容越见此,心情这才好了起来,他小心温柔地拿着帕子给她擦嘴,脸庞上始终挂着浅浅的笑。
孟芙蕖却突然啪嗒一声,脸庞上掉了两滴眼泪,她委屈巴巴地盯着容越,鼻头也有些红红的:「容越,我想我父亲了……」
她原先是不想的,也行说是没有那么想的。
这个发现让所有人都愣住了。
可是刚刚容越温柔地给她擦嘴的那一刻,她就突然想到了自己的父亲。
不由得想到了在自己小的时候,父亲就是这么温柔地给她擦去嘴角的饭渍的。
适才那么一瞬间,她好似在容越的身上看到了她父亲的影子……
因此,她就……那些话就情不自禁地说出口了。
「你想你父亲了,那我们下午启程就回京都,好不好?」
容越伸手轻刮了一下孟芙蕖的鼻子,目光重新落到她的脸庞上,又从怀里取出了一条干净的帕子,给她擦了脸,笑着道:「真是个小姑娘!这么爱哭。」
「不好,我还有些事情没做,现在还不想回去。」
这几日,孟芙蕖都待在驿站里,哪里也去不了了,因此陈启自首,吕梁博命案一事早就结案她还并不知晓。

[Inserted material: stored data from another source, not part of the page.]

## src/rtl/decode_operand_select.sv

```systemverilog
// decode_operand_select
//   Registered N-way operand select for the Decode stage. Each accepted beat
//   captures one WIDTH-bit lane of in_bus chosen by in_sel. A select with no
//   lane behind it is flagged on out_err, carries zero data, and is counted
//   in a saturating error counter.
//   A main register drives out_*. A skid register absorbs one extra beat, so
//   in_ready can be registered and has no combinational path from out_ready.
//
//   Optional feature macro: DECODE_SEL_PARITY_EN
//     When it is defined, the block adds per-lane even parity input in_par
//     and output out_par_err. A parity mismatch on the selected lane is also
//     counted in err_cnt, once per beat.
//
//   state | meaning
//   EMPTY | no beat buffered, out_valid=0
//   ONE   | main register holds a beat, skid empty
//   TWO   | main and skid both hold beats, in_ready=0

module decode_operand_select #(
    parameter int WIDTH  = 16,
    parameter int NUM_IN = 18,
    parameter int SEL_W  = 6,
    parameter int ERR_W  = 8
) (
    input  logic                    clk,
    input  logic                    rst_n,
    input  logic                    flush,
    input  logic [NUM_IN*WIDTH-1:0] in_bus,
    input  logic [SEL_W-1:0]        in_sel,
    input  logic                    in_valid,
    output logic                    in_ready,
    output logic [WIDTH-1:0]        out_data,
    output logic [SEL_W-1:0]        out_sel,
    output logic                    out_err,
    output logic                    out_valid,
    input  logic                    out_ready,
    output logic [ERR_W-1:0]        err_cnt
`ifdef DECODE_SEL_PARITY_EN
    ,
    input  logic [NUM_IN-1:0]       in_par,
    output logic                    out_par_err
`endif
);

    typedef enum logic [1:0] {
        EMPTY = 2'd0,
        ONE   = 2'd1,
        TWO   = 2'd2
    } state_t;

    // One bit wider than in_sel so that NUM_IN = 2**SEL_W is still representable.
    localparam logic [SEL_W:0]   NUM_IN_W = (SEL_W+1)'(NUM_IN);
    localparam logic [ERR_W-1:0] CNT_MAX  = '1;

    state_t             state_q, state_d;
    logic               in_ready_q, in_ready_d;
    logic [ERR_W-1:0]   cnt_q, cnt_d;

    logic [WIDTH-1:0]   main_data_q, main_data_d;
    logic [SEL_W-1:0]   main_sel_q,  main_sel_d;
    logic               main_err_q,  main_err_d;
    logic [WIDTH-1:0]   skid_data_q, skid_data_d;
    logic [SEL_W-1:0]   skid_sel_q,  skid_sel_d;
    logic               skid_err_q,  skid_err_d;

    logic [WIDTH-1:0]   lane_sel;
    logic               beat_err;
    logic [WIDTH-1:0]   beat_data;
    logic               beat_bad;
    logic               accept;
    logic               pop;

`ifdef DECODE_SEL_PARITY_EN
    logic               par_bit;
    logic               beat_par_err;
    logic               main_par_q, main_par_d;
    logic               skid_par_q, skid_par_d;
`endif

    // Lane mux: explicit compare per lane, so an out-of-range select never
    // aliases onto a real lane and never indexes past the bus.
    always_comb begin
        lane_sel = '0;
`ifdef DECODE_SEL_PARITY_EN
        par_bit  = 1'b0;
`endif
        for (int k = 0; k < NUM_IN; k++) begin
            if (in_sel == SEL_W'(k)) begin
                lane_sel = in_bus[k*WIDTH +: WIDTH];
`ifdef DECODE_SEL_PARITY_EN
                par_bit  = in_par[k];
`endif
            end
        end
    end

    // Beat formation: range flag, forced-zero data and the count qualifier.
    always_comb begin
        beat_err  = ({1'b0, in_sel} >= NUM_IN_W);
        beat_data = beat_err ? '0 : lane_sel;
`ifdef DECODE_SEL_PARITY_EN
        beat_par_err = !beat_err && ((^lane_sel) != par_bit);
        beat_bad     = beat_err || beat_par_err;
`else
        beat_bad     = beat_err;
`endif
    end

    // Flush wins over both handshakes; a beat offered during flush is dropped.
    assign accept = in_valid && in_ready_q && !flush;
    assign pop    = (state_q != EMPTY) && out_ready && !flush;

    // Buffer FSM: next state and main/skid register contents.
    always_comb begin
        state_d     = state_q;
        main_data_d = main_data_q;
        main_sel_d  = main_sel_q;
        main_err_d  = main_err_q;
        skid_data_d = skid_data_q;
        skid_sel_d  = skid_sel_q;
        skid_err_d  = skid_err_q;
`ifdef DECODE_SEL_PARITY_EN
        main_par_d  = main_par_q;
        skid_par_d  = skid_par_q;
`endif
        if (flush) begin
            state_d = EMPTY;
        end else begin
            case (state_q)
                EMPTY: begin
                    if (accept) begin
                        main_data_d = beat_data;
                        main_sel_d  = in_sel;
                        main_err_d  = beat_err;
`ifdef DECODE_SEL_PARITY_EN
                        main_par_d  = beat_par_err;
`endif
                        state_d     = ONE;
                    end
                end
                ONE: begin
                    if (accept && !pop) begin
                        skid_data_d = beat_data;
                        skid_sel_d  = in_sel;
                        skid_err_d  = beat_err;
`ifdef DECODE_SEL_PARITY_EN
                        skid_par_d  = beat_par_err;
`endif
                        state_d     = TWO;
                    end else if (accept && pop) begin
                        main_data_d = beat_data;
                        main_sel_d  = in_sel;
                        main_err_d  = beat_err;
`ifdef DECODE_SEL_PARITY_EN
                        main_par_d  = beat_par_err;
`endif
                    end else if (pop) begin
                        state_d = EMPTY;
                    end
                end
                TWO: begin
                    if (pop) begin
                        main_data_d = skid_data_q;
                        main_sel_d  = skid_sel_q;
                        main_err_d  = skid_err_q;
`ifdef DECODE_SEL_PARITY_EN
                        main_par_d  = skid_par_q;
`endif
                        state_d     = ONE;
                    end
                end
                default: state_d = EMPTY;
            endcase
        end
    end

    // in_ready is precomputed from the next state so it leaves a flop.
    always_comb begin
        in_ready_d = (state_d != TWO);
    end

    // Saturating error counter; flush does not clear it.
    always_comb begin
        cnt_d = cnt_q;
        if (accept && beat_bad && (cnt_q != CNT_MAX)) begin
            cnt_d = cnt_q + 1'b1;
        end
    end

    // State, handshake and counter registers.
    always_ff @(posedge clk or negedge rst_n) begin
        if (!rst_n) begin
            state_q    <= EMPTY;
            in_ready_q <= 1'b1;
            cnt_q      <= '0;
        end else begin
            state_q    <= state_d;
            in_ready_q <= in_ready_d;
            cnt_q      <= cnt_d;
        end
    end

    // Beat storage registers; cleared on reset so outputs read zero.
    always_ff @(posedge clk or negedge rst_n) begin
        if (!rst_n) begin
            main_data_q <= '0;
            main_sel_q  <= '0;
            main_err_q  <= 1'b0;
            skid_data_q <= '0;
            skid_sel_q  <= '0;
            skid_err_q  <= 1'b0;
`ifdef DECODE_SEL_PARITY_EN
            main_par_q  <= 1'b0;
            skid_par_q  <= 1'b0;
`endif
        end else begin
            main_data_q <= main_data_d;
            main_sel_q  <= main_sel_d;
            main_err_q  <= main_err_d;
            skid_data_q <= skid_data_d;
            skid_sel_q  <= skid_sel_d;
            skid_err_q  <= skid_err_d;
`ifdef DECODE_SEL_PARITY_EN
            main_par_q  <= main_par_d;
            skid_par_q  <= skid_par_d;
`endif
        end
    end

    assign in_ready  = in_ready_q;
    assign out_valid = (state_q != EMPTY);
    assign out_data  = main_data_q;
    assign out_sel   = main_sel_q;
    assign out_err   = main_err_q;
    assign err_cnt   = cnt_q;
`ifdef DECODE_SEL_PARITY_EN
    assign out_par_err = main_par_q;
`endif

endmodule
```
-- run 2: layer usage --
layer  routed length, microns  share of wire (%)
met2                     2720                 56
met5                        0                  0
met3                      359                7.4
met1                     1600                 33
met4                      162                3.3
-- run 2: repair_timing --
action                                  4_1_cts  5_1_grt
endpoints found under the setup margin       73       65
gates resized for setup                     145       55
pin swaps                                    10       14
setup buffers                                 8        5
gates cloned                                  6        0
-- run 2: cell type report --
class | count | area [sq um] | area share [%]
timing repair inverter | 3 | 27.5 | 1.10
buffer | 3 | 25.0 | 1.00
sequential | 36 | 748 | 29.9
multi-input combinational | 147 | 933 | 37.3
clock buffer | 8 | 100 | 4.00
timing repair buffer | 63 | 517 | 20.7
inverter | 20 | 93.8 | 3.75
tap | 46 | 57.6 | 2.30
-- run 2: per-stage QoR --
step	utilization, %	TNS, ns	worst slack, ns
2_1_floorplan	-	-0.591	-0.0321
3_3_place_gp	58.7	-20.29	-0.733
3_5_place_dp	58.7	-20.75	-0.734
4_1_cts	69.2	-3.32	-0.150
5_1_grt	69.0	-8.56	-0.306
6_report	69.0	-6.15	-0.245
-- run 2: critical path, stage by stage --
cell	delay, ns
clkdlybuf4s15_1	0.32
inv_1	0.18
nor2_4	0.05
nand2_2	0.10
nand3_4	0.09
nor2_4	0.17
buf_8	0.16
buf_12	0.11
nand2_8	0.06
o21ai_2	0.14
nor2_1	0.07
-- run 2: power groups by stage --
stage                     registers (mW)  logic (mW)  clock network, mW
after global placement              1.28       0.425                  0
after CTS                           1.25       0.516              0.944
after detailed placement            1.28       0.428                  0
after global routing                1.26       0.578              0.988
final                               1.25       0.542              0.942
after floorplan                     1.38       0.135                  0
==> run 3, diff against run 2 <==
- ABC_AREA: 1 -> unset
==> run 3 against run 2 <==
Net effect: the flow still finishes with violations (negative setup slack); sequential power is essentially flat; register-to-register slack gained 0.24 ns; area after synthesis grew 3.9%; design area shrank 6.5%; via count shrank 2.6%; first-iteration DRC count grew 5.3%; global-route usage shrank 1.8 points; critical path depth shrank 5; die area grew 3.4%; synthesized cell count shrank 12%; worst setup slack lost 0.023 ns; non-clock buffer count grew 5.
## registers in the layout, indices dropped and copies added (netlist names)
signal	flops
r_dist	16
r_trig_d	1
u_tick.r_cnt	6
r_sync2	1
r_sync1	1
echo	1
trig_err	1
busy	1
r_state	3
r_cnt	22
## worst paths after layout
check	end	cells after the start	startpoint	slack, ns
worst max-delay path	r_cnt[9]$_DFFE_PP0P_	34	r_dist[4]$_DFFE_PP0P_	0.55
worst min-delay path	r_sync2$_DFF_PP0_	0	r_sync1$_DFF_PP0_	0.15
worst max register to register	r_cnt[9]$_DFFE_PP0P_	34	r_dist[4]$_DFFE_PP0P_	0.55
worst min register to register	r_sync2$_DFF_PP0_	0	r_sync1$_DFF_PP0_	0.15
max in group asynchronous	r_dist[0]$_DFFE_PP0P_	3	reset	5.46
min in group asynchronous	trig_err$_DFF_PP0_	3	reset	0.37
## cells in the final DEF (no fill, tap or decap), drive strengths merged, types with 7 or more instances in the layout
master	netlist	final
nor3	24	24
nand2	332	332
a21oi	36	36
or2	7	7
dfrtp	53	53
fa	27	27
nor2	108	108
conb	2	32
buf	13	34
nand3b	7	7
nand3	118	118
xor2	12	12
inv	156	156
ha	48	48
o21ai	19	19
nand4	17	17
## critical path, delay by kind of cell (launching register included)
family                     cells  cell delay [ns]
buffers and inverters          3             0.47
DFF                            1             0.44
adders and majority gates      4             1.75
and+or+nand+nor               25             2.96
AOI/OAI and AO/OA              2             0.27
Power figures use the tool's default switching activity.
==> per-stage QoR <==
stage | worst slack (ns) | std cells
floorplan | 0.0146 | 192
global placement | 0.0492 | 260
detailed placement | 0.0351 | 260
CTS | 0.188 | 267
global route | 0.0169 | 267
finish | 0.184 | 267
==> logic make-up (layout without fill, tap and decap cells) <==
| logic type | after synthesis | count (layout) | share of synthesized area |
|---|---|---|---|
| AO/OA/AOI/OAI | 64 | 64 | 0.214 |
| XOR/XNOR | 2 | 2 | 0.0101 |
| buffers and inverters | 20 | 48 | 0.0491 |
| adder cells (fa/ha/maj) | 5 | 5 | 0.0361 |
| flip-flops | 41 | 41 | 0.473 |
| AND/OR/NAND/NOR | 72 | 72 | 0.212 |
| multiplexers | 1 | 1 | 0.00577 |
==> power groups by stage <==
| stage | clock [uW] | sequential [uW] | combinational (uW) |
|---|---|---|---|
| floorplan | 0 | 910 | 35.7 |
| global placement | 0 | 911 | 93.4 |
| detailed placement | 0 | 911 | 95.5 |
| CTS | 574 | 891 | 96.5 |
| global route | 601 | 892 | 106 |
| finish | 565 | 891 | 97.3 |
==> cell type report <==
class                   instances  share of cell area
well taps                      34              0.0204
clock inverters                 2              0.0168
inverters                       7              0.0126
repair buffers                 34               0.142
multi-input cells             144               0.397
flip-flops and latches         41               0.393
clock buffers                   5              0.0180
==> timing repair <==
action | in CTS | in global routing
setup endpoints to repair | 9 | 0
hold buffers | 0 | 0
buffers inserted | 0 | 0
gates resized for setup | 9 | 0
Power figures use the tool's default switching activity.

不由得想到严云轻,孟芙蕖就再也待不住了,她若是还继续在此处待下去,不去找寒九夜和翠竹他们会合的话,那她恐怕就永远都没有办法找到真凶了。
可她却始终都牵挂着远在京都的严姑娘,心心念念的想找出凶手还她一个公道。
是以,孟芙蕖在一旁打量着容越的脸色,小心翼翼的开口道:「殿下,我……我跟你商量一件事情,好不好?」
人在屋檐下,不得不低头,为了能离开这儿,孟芙蕖只能委婉客气地跟容越说话了。
容越还从未见过孟芙蕖如此客气地跟他说过话,他微微沉吟,「倘若你是要说,离开这儿的话,那我劝你还是别说了,娘子,我是不会让你离开我半步的。」
她说,她想她父亲了,可是却不想回京都去,然后又想转身离去这儿,还说是有啥重要的事情要去做,难道……她是要去找那个荷包的主人?
不由得想到这儿,容越心中顿时就醋意大发。
不行,绝对不行!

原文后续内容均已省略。